Video: Rekenen met formules in Excel 2024
te specificeren. Het is belangrijk om te weten dat wanneer u een formule met meerdere operatoren maakt, Excel de berekening in een specifieke bestellen. Excel voert bijvoorbeeld altijd vermenigvuldiging uit vóór toevoeging. Deze volgorde wordt de volgorde van operatorprioriteit genoemd. U kunt Excel forceren om de ingebouwde operatorprioriteit te overschrijven door haakjes te gebruiken om aan te geven welke bewerking eerst moet worden geëvalueerd.
Overweeg dit eenvoudige voorbeeld. Het juiste antwoord op (2 + 3) * 4 is 20. Als u de haakjes echter laat zoals in 2 + 3 * 4, voert Excel de berekening als volgt uit: 3 * 4 = 12 + 2 = 14. Standaardwaarde van Excel volgorde van operator voorrang geeft aan dat Excel vermenigvuldiging uitvoert vóór toevoeging. Als u 2 + 3 * 4 invoert, geeft u het verkeerde antwoord.
Omdat Excel alle berekeningen eerst tussen haakjes evalueert en uitvoert, zorgt het plaatsen van 2 + 3 tussen haakjes voor het juiste antwoord.
De volgorde van bewerkingen voor Excel is als volgt:
-
Evalueer items tussen haakjes.
-
Evalueer reeksen (:).
-
Kruispunten (spaties) evalueren.
-
Evalueer vakbonden (,).
-
Negatie uitvoeren (-).
-
Converteer percentages (%).
-
Exponentiation uitvoeren (^).
-
Voer vermenigvuldiging (*) en delen (/) uit, die dezelfde prioriteit hebben.
-
Voer toevoeging (+) en aftrekken (-) uit, die dezelfde prioriteit hebben.
-
Evalueer tekstoperatoren (&).
-
Vergelijkingen uitvoeren (=, =).
Bewerkingen die voorrang hebben, worden van links naar rechts uitgevoerd.

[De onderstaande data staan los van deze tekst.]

==> src/rtl/spdf_slot.sv <==
`timescale 1ns / 1ps
// ----------------------------------------------------------------------------
// spdf_slot: circular slot adder
// Shared unit giving (base + offset) wrapped at the queue depth; serves the
// tail slot, list walk slots and head advance.
// ----------------------------------------------------------------------------
module spdf_slot #(
  parameter int DEPTH = 16,
  localparam int AW = (DEPTH > 1) ? $clog2(DEPTH) : 1
) (
  input  logic [AW-1:0] base,
  input  logic [AW-1:0] offset,
  output logic [AW-1:0] slot
);

  logic [AW:0] sum;
  logic [AW:0] wrapped;

  always_comb begin
    sum     = {1'b0, base} + {1'b0, offset};
    wrapped = sum - (AW+1)'(DEPTH);
    slot    = (sum >= (AW+1)'(DEPTH)) ? wrapped[AW-1:0] : sum[AW-1:0];
  end

endmodule

==> src/rtl/strict_priority_dual_fifo.sv <==
`timescale 1ns / 1ps
// ----------------------------------------------------------------------------
// strict_priority_dual_fifo: two-class waiting queue with history
// Priority and normal FIFOs served strictly by class, plus a history log.
// ----------------------------------------------------------------------------
// One request at a time: in_ready is high only while idle. Each request is
// taken in S_IDLE and run in S_EXEC; enqueue and count results are then held
// in S_HOLD, and unknown requests give no result and go back to idle. A serve,
// list or drain with work to do passes through S_FETCH, the registered read of
// the entry stores, and S_CAPTURE, which uses the shared slot adder, before each
// result is held in S_HOLD; out_ready can hold any result off there.
// Entry stores need no clearing after reset; fill counts guard every read.
module strict_priority_dual_fifo #(
  parameter int QUEUE_DEPTH = 16,
  parameter int HIST_DEPTH  = 32
) (
  input  logic                           clk,
  input  logic                           rst_n,
  input  logic                           in_valid,
  output logic                           in_ready,
  input  logic [spdf_pkg::REQ_W-1:0]     in_req_type,
  input  logic                           in_priority_class,
  input  logic [spdf_pkg::ID_HI_W-1:0]   in_id_chars_high,
  input  logic [spdf_pkg::ID_LO_W-1:0]   in_id_chars_low,
  input  logic [spdf_pkg::NAME_W-1:0]    in_name_handle,
  output logic                           out_valid,
  input  logic                           out_ready,
  output logic [spdf_pkg::STAT_W-1:0]    out_status,
  output logic                           out_served_class,
  output logic [spdf_pkg::NAME_W-1:0]    out_name_handle,
  output logic [spdf_pkg::ID_HI_W-1:0]   out_id_high,
  output logic [spdf_pkg::ID_LO_W-1:0]   out_id_low,
  output logic [spdf_pkg::POS_W-1:0]     out_position,
  output logic [spdf_pkg::POS_W-1:0]     out_waiting_count,
  output logic                           out_last_result
);

  import spdf_pkg::*;

  localparam int QIW = (QUEUE_DEPTH > 1) ? $clog2(QUEUE_DEPTH) : 1;
  localparam int QFW = $clog2(QUEUE_DEPTH + 1);
  localparam int HIW = (HIST_DEPTH > 1) ? $clog2(HIST_DEPTH) : 1;
  localparam int HFW = $clog2(HIST_DEPTH + 1);
  localparam int KW  = $clog2(2*QUEUE_DEPTH + HIST_DEPTH + 1);

  typedef enum logic [2:0] {S_IDLE, S_EXEC, S_FETCH, S_CAPTURE, S_HOLD} state_t;

  state_t              state_r, state_nxt;
  logic [REQ_W-1:0]    req_r, req_nxt;
  logic                cls_r, cls_nxt;
  logic [ID_HI_W-1:0]  idh_r, idh_nxt;
  logic [ID_LO_W-1:0]  idl_r, idl_nxt;
  logic [NAME_W-1:0]   name_r, name_nxt;

  logic [QIW-1:0]      prio_head_r, prio_head_nxt;
  logic [QFW-1:0]      prio_fill_r, prio_fill_nxt;
  logic [QIW-1:0]      norm_head_r, norm_head_nxt;
  logic [QFW-1:0]      norm_fill_r, norm_fill_nxt;
  logic [HFW-1:0]      hist_fill_r, hist_fill_nxt;

  logic                walk_cls_r, walk_cls_nxt;
  logic [QFW-1:0]      walk_idx_r, walk_idx_nxt;
  logic [KW-1:0]       walk_k_r, walk_k_nxt;

  logic [STAT_W-1:0]   o_stat_r, o_stat_nxt;
  logic                o_cls_r, o_cls_nxt;
  logic [NAME_W-1:0]   o_name_r, o_name_nxt;
  logic [ID_HI_W-1:0]  o_idh_r, o_idh_nxt;
  logic [ID_LO_W-1:0]  o_idl_r, o_idl_nxt;
  logic [POS_W-1:0]    o_pos_r, o_pos_nxt;
  logic                o_last_r, o_last_nxt;

  logic [QIW-1:0]      slot_base, slot_off, slot;
  logic [KW-1:0]       total;
  logic [KW-1:0]       k_inc;
  logic [QFW-1:0]      tail_fill;
  logic                enq_ok;

  logic                prio_we, norm_we, hist_we, rd_en;
  logic [ENTRY_W-1:0]  wr_entry, prio_rdata, norm_rdata, sel_rdata;
  logic [NAME_W-1:0]   hist_rdata;
  logic [HIW-1:0]      hist_waddr, hist_raddr;

  spdf_slot #(.DEPTH(QUEUE_DEPTH)) u_slot (
    .base   (slot_base),
    .offset (slot_off),
    .slot   (slot)
  );

  spdf_mem #(.WIDTH(ENTRY_W), .DEPTH(QUEUE_DEPTH)) u_prio_mem (
    .clk     (clk),
    .wr_en   (prio_we),
    .wr_addr (slot),
    .wr_data (wr_entry),
    .rd_en   (rd_en),
    .rd_addr (slot),
    .rd_data (prio_rdata)
  );

  spdf_mem #(.WIDTH(ENTRY_W), .DEPTH(QUEUE_DEPTH)) u_norm_mem (
    .clk     (clk),
    .wr_en   (norm_we),
    .wr_addr (slot),
    .wr_data (wr_entry),
    .rd_en   (rd_en),
    .rd_addr (slot),
    .rd_data (norm_rdata)
  );

  spdf_mem #(.WIDTH(NAME_W), .DEPTH(HIST_DEPTH)) u_hist_mem (
    .clk     (clk),
    .wr_en   (hist_we),
    .wr_addr (hist_waddr),
    .wr_data (name_r),
    .rd_en   (rd_en),
    .rd_addr (hist_raddr),
    .rd_data (hist_rdata)
  );

  assign total     = KW'(prio_fill_r) + KW'(norm_fill_r);
  assign k_inc     = walk_k_r + KW'(1);
  assign tail_fill = cls_r ? prio_fill_r : norm_fill_r;
  assign enq_ok    = (state_r == S_EXEC) && (req_r == REQ_ENQ) && id_ok(idh_r, idl_r) &&
                     (tail_fill != QFW'(QUEUE_DEPTH));
  assign wr_entry  = {name_r, idh_r, idl_r};
  assign prio_we   = enq_ok && cls_r;
  assign norm_we   = enq_ok && !cls_r;
  assign hist_we   = enq_ok && (hist_fill_r < HFW'(HIST_DEPTH));
  assign hist_waddr = HIW'(hist_fill_r);
  assign hist_raddr = HIW'(walk_k_r);
  assign rd_en     = (state_r == S_FETCH);
  assign sel_rdata = walk_cls_r ? prio_rdata : norm_rdata;

  // shared slot adder: tail on enqueue, walk slot on fetch, head + 1 on serve
  always_comb begin
    case (state_r)
      S_EXEC: begin
        slot_base = cls_r ? prio_head_r : norm_head_r;
        slot_off  = QIW'(tail_fill);
      end
      S_CAPTURE: begin
        slot_base = walk_cls_r ? prio_head_r : norm_head_r;
        slot_off  = QIW'(1);
      end
      default: begin
        slot_base = walk_cls_r ? prio_head_r : norm_head_r;
        slot_off  = QIW'(walk_idx_r);
      end
    endcase
  end

  always_comb begin
    state_nxt     = state_r;
    req_nxt       = req_r;
    cls_nxt       = cls_r;
    idh_nxt       = idh_r;
    idl_nxt       = idl_r;
    name_nxt      = name_r;
    prio_head_nxt = prio_head_r;
    prio_fill_nxt = prio_fill_r;
    norm_head_nxt = norm_head_r;
    norm_fill_nxt = norm_fill_r;
    hist_fill_nxt = hist_fill_r;
    walk_cls_nxt  = walk_cls_r;
    walk_idx_nxt  = walk_idx_r;
    walk_k_nxt    = walk_k_r;
    o_stat_nxt    = o_stat_r;
    o_cls_nxt     = o_cls_r;
    o_name_nxt    = o_name_r;
    o_idh_nxt     = o_idh_r;
    o_idl_nxt     = o_idl_r;
    o_pos_nxt     = o_pos_r;
    o_last_nxt    = o_last_r;

    case (state_r)
      S_IDLE: begin
        if (in_valid) begin
          req_nxt   = in_req_type;
          cls_nxt   = in_priority_class;
          idh_nxt   = in_id_chars_high;
          idl_nxt   = in_id_chars_low;
          name_nxt  = in_name_handle;
          state_nxt = S_EXEC;
        end
      end
      S_EXEC: begin
        o_stat_nxt = ST_OK;
        o_cls_nxt  = 1'b0;
        o_name_nxt = '0;
        o_idh_nxt  = '0;
        o_idl_nxt  = '0;
        o_pos_nxt  = '0;
        o_last_nxt = 1'b1;
        walk_idx_nxt = '0;
        walk_k_nxt   = '0;
        state_nxt    = S_HOLD;
        case (req_r)
          REQ_ENQ: begin
            o_cls_nxt = cls_r;
            if (!id_ok(idh_r, idl_r)) begin
              o_stat_nxt = ST_BAD_ID;
            end else if (tail_fill == QFW'(QUEUE_DEPTH)) begin
              o_stat_nxt = ST_FULL;
            end else begin
              if (cls_r) prio_fill_nxt = prio_fill_r + QFW'(1);
              else       norm_fill_nxt = norm_fill_r + QFW'(1);
              if (hist_we) hist_fill_nxt = hist_fill_r + HFW'(1);
              else         o_stat_nxt    = ST_HIST_FULL;
            end
          end
          REQ_SERVE, REQ_LIST: begin
            if (total == '0) begin
              o_stat_nxt = ST_EMPTY;
            end else begin
              walk_cls_nxt = (prio_fill_r != '0);
              state_nxt    = S_FETCH;
            end
          end
          REQ_COUNT: begin
            o_stat_nxt = ST_OK;
          end
          REQ_DRAIN: begin
            if (hist_fill_r == '0) begin
              o_stat_nxt = ST_EMPTY;
            end else begin
              walk_cls_nxt = 1'b0;
              state_nxt    = S_FETCH;
            end
          end
          default: begin
            state_nxt = S_IDLE;
          end
        endcase
      end
      S_FETCH: begin
        state_nxt = S_CAPTURE;
      end
      S_CAPTURE: begin
        o_stat_nxt = ST_OK;
        o_pos_nxt  = '0;
        o_last_nxt = 1'b1;
        state_nxt  = S_HOLD;
        case (req_r)
          REQ_DRAIN: begin
            o_cls_nxt  = 1'b0;
            o_name_nxt = hist_rdata;
            o_idh_nxt  = '0;
            o_idl_nxt  = '0;
            o_last_nxt = (k_inc == KW'(hist_fill_r));
          end
          default: begin
            o_cls_nxt = walk_cls_r;
            {o_name_nxt, o_idh_nxt, o_idl_nxt} = sel_rdata;
            if (req_r == REQ_LIST) begin
              o_pos_nxt  = POS_W'(k_inc);
              o_last_nxt = (k_inc == total);
            end else if (walk_cls_r) begin
              prio_head_nxt = slot;
              prio_fill_nxt = prio_fill_r - QFW'(1);
            end else begin
              norm_head_nxt = slot;
              norm_fill_nxt = norm_fill_r - QFW'(1);
            end
          end
        endcase
      end
      S_HOLD: begin
        if (out_ready) begin
          if (o_last_r) begin
            if (req_r == REQ_DRAIN) hist_fill_nxt = '0;
            state_nxt = S_IDLE;
          end else begin
            walk_k_nxt = k_inc;
            if (walk_cls_r && (walk_idx_r + QFW'(1) == prio_fill_r)) begin
              walk_cls_nxt = 1'b0;
              walk_idx_nxt = '0;
            end else begin
              walk_idx_nxt = walk_idx_r + QFW'(1);
            end
            state_nxt = S_FETCH;
          end
        end
      end
      default: begin
        state_nxt = S_IDLE;
      end
    endcase
  end

  always_ff @(posedge clk) begin
    if (!rst_n) begin
      state_r     <= S_IDLE;
      prio_head_r <= '0;
      prio_fill_r <= '0;
      norm_head_r <= '0;
      norm_fill_r <= '0;
      hist_fill_r <= '0;
      walk_cls_r  <= 1'b0;
      walk_idx_r  <= '0;
      walk_k_r    <= '0;
      req_r       <= REQ_COUNT;
      o_last_r    <= 1'b0;
    end else begin
      state_r     <= state_nxt;
      prio_head_r <= prio_head_nxt;
      prio_fill_r <= prio_fill_nxt;
      norm_head_r <= norm_head_nxt;
      norm_fill_r <= norm_fill_nxt;
      hist_fill_r <= hist_fill_nxt;
      walk_cls_r  <= walk_cls_nxt;
      walk_idx_r  <= walk_idx_nxt;
      walk_k_r    <= walk_k_nxt;
      req_r       <= req_nxt;
      o_last_r    <= o_last_nxt;
      cls_r       <= cls_nxt;
      idh_r       <= idh_nxt;
      idl_r       <= idl_nxt;
      name_r      <= name_nxt;
      o_stat_r    <= o_stat_nxt;
      o_cls_r     <= o_cls_nxt;
      o_name_r    <= o_name_nxt;
      o_idh_r     <= o_idh_nxt;
      o_idl_r     <= o_idl_nxt;
      o_pos_r     <= o_pos_nxt;
    end
  end

  assign in_ready          = (state_r == S_IDLE);
  assign out_valid         = (state_r == S_HOLD);
  assign out_status        = o_stat_r;
  assign out_served_class  = o_cls_r;
  assign out_name_handle   = o_name_r;
  assign out_id_high       = o_idh_r;
  assign out_id_low        = o_idl_r;
  assign out_position      = o_pos_r;
  assign out_waiting_count = POS_W'(total);
  assign out_last_result   = o_last_r;

endmodule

Hier is nog een algemeen aangetoond voorbeeld. Als u 10 ^ 2 invoert, die de exponent 10 tot de tweede macht als formule vertegenwoordigt, retourneert Excel 100 als het antwoord. Als je -10 ^ 2 invoert, zou je verwachten dat -100 het resultaat is. In plaats daarvan retourneert Excel 100 opnieuw.

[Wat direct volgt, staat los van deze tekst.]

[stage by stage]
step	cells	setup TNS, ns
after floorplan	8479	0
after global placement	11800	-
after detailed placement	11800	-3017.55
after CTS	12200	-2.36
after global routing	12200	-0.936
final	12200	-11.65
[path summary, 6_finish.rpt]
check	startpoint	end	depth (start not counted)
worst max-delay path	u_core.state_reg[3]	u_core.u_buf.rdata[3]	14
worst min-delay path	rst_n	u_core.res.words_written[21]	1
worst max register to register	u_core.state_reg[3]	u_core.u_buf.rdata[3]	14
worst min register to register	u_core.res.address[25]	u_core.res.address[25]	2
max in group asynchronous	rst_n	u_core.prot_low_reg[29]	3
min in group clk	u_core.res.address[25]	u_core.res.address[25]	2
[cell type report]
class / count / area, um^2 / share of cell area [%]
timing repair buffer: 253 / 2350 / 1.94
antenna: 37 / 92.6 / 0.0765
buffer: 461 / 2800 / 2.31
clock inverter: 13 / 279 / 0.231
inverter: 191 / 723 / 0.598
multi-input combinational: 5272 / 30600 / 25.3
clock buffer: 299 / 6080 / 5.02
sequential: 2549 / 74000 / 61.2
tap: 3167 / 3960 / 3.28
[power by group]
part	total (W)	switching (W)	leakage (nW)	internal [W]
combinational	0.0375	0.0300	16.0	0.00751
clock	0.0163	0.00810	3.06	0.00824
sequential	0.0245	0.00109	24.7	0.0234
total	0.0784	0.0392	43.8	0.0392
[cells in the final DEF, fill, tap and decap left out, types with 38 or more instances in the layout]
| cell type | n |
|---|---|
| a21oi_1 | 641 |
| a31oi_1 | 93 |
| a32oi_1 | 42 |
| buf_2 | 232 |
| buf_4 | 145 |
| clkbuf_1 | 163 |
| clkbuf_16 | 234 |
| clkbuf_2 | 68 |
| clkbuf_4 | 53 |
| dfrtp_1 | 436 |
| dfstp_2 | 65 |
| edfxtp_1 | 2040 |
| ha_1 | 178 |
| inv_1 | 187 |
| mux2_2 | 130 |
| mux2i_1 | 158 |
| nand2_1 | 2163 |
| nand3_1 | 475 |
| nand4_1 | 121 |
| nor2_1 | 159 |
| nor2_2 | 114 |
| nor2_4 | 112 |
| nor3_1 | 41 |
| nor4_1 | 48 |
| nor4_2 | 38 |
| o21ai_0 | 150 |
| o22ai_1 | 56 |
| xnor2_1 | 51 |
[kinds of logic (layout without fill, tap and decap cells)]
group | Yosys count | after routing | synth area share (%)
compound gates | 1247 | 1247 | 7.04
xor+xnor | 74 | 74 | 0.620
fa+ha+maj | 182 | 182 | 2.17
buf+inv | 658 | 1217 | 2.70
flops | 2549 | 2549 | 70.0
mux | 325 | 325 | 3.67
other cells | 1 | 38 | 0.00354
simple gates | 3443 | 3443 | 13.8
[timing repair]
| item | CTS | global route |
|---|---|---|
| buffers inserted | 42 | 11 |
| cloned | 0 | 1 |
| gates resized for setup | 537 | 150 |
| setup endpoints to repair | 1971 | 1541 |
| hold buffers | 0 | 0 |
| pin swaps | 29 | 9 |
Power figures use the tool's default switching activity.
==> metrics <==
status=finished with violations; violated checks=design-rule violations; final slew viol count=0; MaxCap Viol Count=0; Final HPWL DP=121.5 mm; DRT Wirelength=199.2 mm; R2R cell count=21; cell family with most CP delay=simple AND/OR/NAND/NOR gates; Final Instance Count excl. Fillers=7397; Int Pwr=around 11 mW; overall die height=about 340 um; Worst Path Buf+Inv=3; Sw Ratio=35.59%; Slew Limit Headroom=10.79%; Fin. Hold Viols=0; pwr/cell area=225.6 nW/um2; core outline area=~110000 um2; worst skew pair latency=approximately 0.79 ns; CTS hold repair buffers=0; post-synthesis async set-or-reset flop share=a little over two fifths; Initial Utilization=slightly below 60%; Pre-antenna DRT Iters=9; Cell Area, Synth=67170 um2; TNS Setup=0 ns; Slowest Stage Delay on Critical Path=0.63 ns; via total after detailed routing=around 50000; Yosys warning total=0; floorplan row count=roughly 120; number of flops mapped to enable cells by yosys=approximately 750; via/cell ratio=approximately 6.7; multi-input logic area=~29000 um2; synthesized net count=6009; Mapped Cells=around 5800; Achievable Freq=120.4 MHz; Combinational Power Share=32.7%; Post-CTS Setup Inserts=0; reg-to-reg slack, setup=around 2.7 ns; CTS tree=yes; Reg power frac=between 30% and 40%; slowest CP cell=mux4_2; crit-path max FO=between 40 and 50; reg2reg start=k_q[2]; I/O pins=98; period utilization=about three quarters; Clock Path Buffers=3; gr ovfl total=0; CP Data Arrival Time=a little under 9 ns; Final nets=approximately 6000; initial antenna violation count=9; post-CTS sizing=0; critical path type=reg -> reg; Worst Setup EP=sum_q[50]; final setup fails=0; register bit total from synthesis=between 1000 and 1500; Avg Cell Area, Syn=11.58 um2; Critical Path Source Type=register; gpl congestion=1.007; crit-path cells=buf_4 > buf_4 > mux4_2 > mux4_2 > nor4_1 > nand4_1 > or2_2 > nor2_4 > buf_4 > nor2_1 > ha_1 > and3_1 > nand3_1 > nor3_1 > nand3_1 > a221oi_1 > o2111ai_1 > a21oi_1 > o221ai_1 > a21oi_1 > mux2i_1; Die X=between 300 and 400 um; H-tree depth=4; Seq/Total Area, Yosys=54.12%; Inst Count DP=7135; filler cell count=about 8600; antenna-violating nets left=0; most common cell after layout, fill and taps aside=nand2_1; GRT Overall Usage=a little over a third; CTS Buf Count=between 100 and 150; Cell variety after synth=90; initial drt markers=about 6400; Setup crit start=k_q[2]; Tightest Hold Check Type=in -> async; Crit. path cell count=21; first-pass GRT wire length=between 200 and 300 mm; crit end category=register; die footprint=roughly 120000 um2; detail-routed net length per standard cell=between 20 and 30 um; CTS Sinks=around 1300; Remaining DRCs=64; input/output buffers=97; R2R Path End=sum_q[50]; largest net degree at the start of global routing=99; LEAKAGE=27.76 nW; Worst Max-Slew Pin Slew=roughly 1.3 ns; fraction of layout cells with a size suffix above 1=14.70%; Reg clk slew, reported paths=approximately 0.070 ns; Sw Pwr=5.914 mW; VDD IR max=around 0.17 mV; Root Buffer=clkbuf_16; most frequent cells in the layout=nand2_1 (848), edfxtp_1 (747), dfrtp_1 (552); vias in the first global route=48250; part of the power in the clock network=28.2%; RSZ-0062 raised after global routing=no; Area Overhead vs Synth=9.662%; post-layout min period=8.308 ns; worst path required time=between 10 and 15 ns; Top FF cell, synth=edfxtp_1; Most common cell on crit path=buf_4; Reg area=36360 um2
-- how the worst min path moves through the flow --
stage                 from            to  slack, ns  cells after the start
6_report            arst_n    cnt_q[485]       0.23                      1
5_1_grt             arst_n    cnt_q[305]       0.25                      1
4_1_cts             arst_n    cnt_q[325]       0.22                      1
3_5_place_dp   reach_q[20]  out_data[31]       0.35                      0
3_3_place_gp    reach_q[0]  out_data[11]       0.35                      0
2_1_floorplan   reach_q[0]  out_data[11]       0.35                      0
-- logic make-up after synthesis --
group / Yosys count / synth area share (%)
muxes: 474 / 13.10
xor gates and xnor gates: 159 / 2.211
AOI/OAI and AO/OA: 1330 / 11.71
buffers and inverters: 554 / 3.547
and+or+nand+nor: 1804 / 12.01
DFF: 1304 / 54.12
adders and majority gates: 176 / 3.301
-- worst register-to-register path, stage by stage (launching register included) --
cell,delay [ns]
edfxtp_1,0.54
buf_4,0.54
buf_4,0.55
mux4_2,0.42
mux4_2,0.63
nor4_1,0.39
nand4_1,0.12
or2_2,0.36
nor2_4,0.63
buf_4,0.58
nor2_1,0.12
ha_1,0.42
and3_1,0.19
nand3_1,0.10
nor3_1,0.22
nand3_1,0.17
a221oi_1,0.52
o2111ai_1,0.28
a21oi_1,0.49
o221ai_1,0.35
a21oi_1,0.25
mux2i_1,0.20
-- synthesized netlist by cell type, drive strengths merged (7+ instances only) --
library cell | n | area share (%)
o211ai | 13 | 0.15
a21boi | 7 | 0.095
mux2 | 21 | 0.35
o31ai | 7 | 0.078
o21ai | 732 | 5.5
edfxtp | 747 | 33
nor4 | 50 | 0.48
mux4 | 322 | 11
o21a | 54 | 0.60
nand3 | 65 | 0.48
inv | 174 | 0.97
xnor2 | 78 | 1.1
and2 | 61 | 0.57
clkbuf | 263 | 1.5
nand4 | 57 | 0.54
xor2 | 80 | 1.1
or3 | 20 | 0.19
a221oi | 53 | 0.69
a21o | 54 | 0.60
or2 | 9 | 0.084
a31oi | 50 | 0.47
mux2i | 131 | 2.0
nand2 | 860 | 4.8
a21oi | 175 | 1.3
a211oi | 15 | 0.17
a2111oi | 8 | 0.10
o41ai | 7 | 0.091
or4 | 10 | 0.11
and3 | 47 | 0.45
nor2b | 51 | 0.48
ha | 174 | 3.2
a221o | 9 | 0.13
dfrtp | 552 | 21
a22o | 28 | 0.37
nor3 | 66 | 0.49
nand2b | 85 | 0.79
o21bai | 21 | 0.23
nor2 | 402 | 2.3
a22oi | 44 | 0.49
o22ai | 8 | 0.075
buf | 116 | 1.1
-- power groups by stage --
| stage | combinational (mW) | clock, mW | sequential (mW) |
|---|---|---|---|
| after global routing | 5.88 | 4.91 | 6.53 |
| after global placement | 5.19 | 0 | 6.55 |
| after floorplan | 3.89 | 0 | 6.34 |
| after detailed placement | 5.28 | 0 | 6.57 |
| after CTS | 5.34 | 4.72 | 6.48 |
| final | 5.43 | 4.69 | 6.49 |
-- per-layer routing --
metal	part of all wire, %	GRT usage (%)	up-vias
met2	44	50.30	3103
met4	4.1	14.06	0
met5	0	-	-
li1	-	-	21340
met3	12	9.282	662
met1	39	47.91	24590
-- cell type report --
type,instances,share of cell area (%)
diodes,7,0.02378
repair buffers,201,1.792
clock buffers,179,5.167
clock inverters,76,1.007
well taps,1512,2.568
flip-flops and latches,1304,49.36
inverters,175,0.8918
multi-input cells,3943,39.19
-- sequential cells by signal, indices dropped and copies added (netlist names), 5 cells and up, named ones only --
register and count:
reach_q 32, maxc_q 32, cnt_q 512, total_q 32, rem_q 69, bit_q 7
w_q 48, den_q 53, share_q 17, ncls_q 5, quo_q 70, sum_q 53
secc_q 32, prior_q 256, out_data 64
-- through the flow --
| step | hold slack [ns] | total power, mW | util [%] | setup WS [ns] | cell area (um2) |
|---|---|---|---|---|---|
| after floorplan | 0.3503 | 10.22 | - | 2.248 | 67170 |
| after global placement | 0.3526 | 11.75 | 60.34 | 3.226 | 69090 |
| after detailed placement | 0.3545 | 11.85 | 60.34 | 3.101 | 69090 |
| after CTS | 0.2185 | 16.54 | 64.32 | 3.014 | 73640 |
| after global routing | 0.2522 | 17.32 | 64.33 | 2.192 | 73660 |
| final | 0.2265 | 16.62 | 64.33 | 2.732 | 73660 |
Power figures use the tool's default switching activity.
## config.mk

```make
export PLATFORM = sky130hd
export DESIGN_NAME = bresenham_line_rasterizer
export DESIGN_NICKNAME = d
export VERILOG_FILES = /design/src/hw/rtl/brl_pkg.sv /design/src/hw/rtl/brl_cmd_fifo.sv /design/src/hw/rtl/brl_front.sv /design/src/hw/rtl/brl_stepper.sv /design/src/hw/rtl/brl_addr.sv /design/src/hw/rtl/bresenham_line_rasterizer.sv
export SDC_FILE = /design/constraint.sdc
export NUM_CORES = 2
export LEC_CHECK = 0
export BUFFER_PORTS_ARGS = -buffer_cell sky130_fd_sc_hd__buf_2
export CORE_AREA = 3 3 265 267
export CTS_BUF_LIST = sky130_fd_sc_hd__clkbuf_8
export DETAILED_ROUTE_END_ITERATION = 12
export DIE_AREA = 0 0 268 270
export GPL_TIMING_DRIVEN = 0
export PLACE_DENSITY = 0.82
export RECOVER_POWER = 25
export SYNTH_ARGS = -nofsm -noshare
export SYNTH_HDL_FRONTEND = slang
export SYNTH_HIERARCHICAL = 1
export SYNTH_SLANG_ARGS = --single-unit
```

## constraint.sdc

```tcl
create_clock -name clk -period 5.95 [get_ports clk]
set_input_delay 0.595 -clock clk [delete_from_list [all_inputs] [get_ports clk]]
set_output_delay 0.595 -clock clk [all_outputs]
set_load 0.01 [all_outputs]
```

De reden is dat Excel negatie uitvoert vóór exponentiation, wat betekent dat Excel 10 converteert naar -10 vóór de exponentiation, effectief berekenend -10 * -10, wat inderdaad gelijk is aan 100. Gebruik haakjes in de formule - (10 ^ 2) zorgt ervoor dat Excel de exponent berekent voordat het antwoord wordt genegeerd, waardoor u -100 krijgt.
Als u de volgorde van bewerkingen onthoudt en in voorkomend geval haakjes gebruikt, voorkomt u dat u uw gegevens verkeerd inschat.